## Your assignment
Up to and including the line with "export BUFFER_PORTS_ARGS = -buffer_cell", please reproduce the lines below exactly, beginning with the first.

+++++

### config.mk
export PLATFORM = sky130hd
export DESIGN_NAME = xirq_conditioner
export DESIGN_NICKNAME = d
export VERILOG_FILES = /design/src/rtl/xirq_pkg.sv /design/src/rtl/xirq_sync.sv /design/src/rtl/xirq_line.sv /design/src/rtl/xirq_conditioner.sv
export SDC_FILE = /design/constraint.sdc
export NUM_CORES = 1
export LEC_CHECK = 0
export BUFFER_PORTS_ARGS = -buffer_cell sky130_fd_sc_hd__buf_2
export CORE_MARGIN = 2
export CORE_UTILIZATION = 52
export CTS_BUF_LIST = sky130_fd_sc_hd__clkbuf_4
export DETAILED_ROUTE_END_ITERATION = 6
export PLACE_DENSITY = 0.95
export SLEW_MARGIN = 20
export SYNTH_ARGS = -nofsm -noshare
export SYNTH_HDL_FRONTEND = slang
export SYNTH_SLANG_ARGS = --single-unit
### constraint.sdc
create_clock -name clk -period 1.7 [get_ports clk]
set_input_delay 0.34 -clock clk [delete_from_list [all_inputs] [get_ports clk]]
set_output_delay 0.34 -clock clk [all_outputs]
set_load 0.01 [all_outputs]
### src/rtl/xirq_pkg.sv
package xirq_pkg;

    typedef enum logic [1:0] {
        TRIG_HIGH = 2'b00,
        TRIG_LOW  = 2'b01,
        TRIG_RISE = 2'b10,
        TRIG_FALL = 2'b11
    } trig_e;

    // writable configuration bits and the pending position inside one byte
    localparam logic [7:0] CFG_MASK  = 8'hF0;
    localparam logic [7:0] PEND_MASK = 8'h01;
    localparam int         CFG_LSB   = 4;

    typedef struct packed {
        logic s1;
        logic s2;
        logic s3;
    } sync_t;

    typedef struct packed {
        trig_e trig;
        logic  en;
        logic  fast;
        logic  pend;
        logic  out;
    } line_t;

endpackage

+++++

## Result
### config.mk
export PLATFORM = sky130hd
export DESIGN_NAME = xirq_conditioner
export DESIGN_NICKNAME = d
export VERILOG_FILES = /design/src/rtl/xirq_pkg.sv /design/src/rtl/xirq_sync.sv /design/src/rtl/xirq_line.sv /design/src/rtl/xirq_conditioner.sv
export SDC_FILE = /design/constraint.sdc
export NUM_CORES = 1
export LEC_CHECK = 0
export BUFFER_PORTS_ARGS = -buffer_cell sky130_fd_sc_hd__buf_2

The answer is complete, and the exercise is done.